--- Your assignment ---
Reproduce, from the lines below, exactly the stretch that begins at the line containing "export PLATFORM = sky130hd" and ends at the line containing "export SYNTH_HDL_FRONTEND = slang", both included.

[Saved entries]
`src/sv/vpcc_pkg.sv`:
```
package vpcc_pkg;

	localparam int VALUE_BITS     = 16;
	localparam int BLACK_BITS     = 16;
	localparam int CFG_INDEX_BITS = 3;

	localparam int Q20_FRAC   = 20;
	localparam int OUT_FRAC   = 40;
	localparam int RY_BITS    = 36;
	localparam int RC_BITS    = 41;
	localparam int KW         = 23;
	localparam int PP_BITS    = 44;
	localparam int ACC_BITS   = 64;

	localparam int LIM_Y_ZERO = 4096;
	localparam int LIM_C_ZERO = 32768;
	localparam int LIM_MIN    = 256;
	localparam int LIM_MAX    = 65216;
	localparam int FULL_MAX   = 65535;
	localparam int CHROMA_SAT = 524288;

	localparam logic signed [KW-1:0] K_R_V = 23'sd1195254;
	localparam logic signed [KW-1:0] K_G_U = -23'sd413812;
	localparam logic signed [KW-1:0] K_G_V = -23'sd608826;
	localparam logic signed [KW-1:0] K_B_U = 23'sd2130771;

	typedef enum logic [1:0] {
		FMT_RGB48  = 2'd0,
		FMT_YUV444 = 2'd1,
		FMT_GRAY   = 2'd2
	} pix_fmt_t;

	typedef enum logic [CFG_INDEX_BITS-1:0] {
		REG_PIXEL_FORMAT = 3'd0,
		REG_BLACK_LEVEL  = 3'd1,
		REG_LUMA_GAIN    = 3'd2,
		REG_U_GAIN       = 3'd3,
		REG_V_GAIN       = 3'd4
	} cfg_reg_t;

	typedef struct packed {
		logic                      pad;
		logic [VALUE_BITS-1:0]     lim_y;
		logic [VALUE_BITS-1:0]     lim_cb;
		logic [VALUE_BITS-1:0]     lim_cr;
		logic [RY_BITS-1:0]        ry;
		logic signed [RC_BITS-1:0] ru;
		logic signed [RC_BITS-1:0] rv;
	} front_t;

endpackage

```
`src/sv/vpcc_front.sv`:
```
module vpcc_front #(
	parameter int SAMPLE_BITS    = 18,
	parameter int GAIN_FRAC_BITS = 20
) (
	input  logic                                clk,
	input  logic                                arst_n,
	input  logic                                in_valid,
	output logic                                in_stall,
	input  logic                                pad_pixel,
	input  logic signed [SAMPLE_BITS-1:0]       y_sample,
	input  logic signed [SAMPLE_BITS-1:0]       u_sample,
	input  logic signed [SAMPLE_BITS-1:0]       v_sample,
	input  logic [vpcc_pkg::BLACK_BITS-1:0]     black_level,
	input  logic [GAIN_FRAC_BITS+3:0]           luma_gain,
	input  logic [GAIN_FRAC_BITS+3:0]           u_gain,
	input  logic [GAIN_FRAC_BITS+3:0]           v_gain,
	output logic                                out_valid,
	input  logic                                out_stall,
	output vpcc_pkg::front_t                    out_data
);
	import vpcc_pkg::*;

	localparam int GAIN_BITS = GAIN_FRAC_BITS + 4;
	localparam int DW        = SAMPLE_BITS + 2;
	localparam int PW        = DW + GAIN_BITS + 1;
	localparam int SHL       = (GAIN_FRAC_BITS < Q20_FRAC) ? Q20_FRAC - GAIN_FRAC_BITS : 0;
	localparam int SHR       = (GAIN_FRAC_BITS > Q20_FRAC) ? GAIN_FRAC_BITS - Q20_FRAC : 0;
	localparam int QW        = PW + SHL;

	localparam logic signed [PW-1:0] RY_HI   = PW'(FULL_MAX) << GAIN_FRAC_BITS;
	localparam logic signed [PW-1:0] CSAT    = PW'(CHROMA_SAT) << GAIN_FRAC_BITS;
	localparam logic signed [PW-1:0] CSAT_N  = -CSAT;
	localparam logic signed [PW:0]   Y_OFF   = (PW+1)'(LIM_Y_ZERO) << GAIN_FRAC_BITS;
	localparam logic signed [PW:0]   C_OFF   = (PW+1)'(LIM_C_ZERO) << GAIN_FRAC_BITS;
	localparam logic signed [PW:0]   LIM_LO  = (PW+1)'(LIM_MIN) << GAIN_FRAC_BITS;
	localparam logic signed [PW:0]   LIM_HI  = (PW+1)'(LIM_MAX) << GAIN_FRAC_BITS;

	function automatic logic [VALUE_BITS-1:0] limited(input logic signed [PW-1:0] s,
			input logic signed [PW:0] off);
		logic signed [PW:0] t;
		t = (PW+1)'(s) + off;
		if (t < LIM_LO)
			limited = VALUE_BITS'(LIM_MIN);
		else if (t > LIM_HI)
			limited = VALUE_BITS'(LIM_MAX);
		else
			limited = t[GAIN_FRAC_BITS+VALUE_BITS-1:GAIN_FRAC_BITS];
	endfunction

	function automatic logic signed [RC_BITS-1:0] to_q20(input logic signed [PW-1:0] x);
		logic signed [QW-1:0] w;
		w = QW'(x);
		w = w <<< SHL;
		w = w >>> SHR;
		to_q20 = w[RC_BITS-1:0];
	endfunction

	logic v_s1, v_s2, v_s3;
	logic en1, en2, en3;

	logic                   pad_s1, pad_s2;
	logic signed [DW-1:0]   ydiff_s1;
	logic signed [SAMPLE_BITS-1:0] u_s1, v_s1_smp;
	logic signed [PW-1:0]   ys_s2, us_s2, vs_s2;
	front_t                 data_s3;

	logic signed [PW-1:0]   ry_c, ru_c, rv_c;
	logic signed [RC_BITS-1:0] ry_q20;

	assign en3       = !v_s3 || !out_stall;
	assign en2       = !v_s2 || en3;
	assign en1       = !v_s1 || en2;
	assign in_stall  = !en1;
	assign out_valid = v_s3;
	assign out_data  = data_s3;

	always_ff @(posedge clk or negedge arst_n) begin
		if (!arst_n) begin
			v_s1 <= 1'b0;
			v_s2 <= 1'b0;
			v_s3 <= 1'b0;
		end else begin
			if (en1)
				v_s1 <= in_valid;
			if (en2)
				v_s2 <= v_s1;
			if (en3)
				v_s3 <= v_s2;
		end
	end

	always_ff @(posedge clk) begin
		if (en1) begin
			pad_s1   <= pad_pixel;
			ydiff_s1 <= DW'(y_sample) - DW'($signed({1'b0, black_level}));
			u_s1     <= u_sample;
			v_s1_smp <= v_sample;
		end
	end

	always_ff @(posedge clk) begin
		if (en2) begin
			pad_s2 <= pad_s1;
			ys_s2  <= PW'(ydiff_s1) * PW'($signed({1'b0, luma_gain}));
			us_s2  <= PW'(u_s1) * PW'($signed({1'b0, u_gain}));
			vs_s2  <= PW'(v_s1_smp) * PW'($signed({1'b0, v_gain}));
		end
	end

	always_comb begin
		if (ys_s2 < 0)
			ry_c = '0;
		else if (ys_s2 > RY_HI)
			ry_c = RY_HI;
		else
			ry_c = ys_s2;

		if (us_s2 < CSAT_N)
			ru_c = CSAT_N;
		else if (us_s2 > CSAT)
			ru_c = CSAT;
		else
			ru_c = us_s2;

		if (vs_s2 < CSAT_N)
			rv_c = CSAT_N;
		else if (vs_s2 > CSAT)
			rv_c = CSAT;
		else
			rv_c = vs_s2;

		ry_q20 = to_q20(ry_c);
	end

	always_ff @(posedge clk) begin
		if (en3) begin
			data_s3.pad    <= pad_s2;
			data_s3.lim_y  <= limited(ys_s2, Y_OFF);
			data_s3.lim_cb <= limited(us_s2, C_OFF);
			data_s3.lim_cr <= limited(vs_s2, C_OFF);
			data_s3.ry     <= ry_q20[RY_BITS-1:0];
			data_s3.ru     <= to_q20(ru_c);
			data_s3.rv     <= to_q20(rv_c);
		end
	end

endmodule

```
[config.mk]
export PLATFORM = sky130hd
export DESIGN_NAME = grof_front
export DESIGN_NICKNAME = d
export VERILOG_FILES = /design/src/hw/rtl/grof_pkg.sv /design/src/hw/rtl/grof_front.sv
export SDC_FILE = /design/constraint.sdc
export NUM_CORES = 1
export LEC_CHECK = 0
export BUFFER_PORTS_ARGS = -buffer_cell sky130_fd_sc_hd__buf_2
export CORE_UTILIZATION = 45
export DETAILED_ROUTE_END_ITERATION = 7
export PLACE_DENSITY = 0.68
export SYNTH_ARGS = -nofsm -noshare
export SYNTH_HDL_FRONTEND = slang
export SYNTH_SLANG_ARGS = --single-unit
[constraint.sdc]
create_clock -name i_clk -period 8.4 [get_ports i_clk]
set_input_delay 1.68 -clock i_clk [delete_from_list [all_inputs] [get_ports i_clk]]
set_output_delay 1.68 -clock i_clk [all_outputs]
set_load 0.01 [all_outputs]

--- Answer ---
export PLATFORM = sky130hd
export DESIGN_NAME = grof_front
export DESIGN_NICKNAME = d
export VERILOG_FILES = /design/src/hw/rtl/grof_pkg.sv /design/src/hw/rtl/grof_front.sv
export SDC_FILE = /design/constraint.sdc
export NUM_CORES = 1
export LEC_CHECK = 0
export BUFFER_PORTS_ARGS = -buffer_cell sky130_fd_sc_hd__buf_2
export CORE_UTILIZATION = 45
export DETAILED_ROUTE_END_ITERATION = 7
export PLACE_DENSITY = 0.68
export SYNTH_ARGS = -nofsm -noshare
export SYNTH_HDL_FRONTEND = slang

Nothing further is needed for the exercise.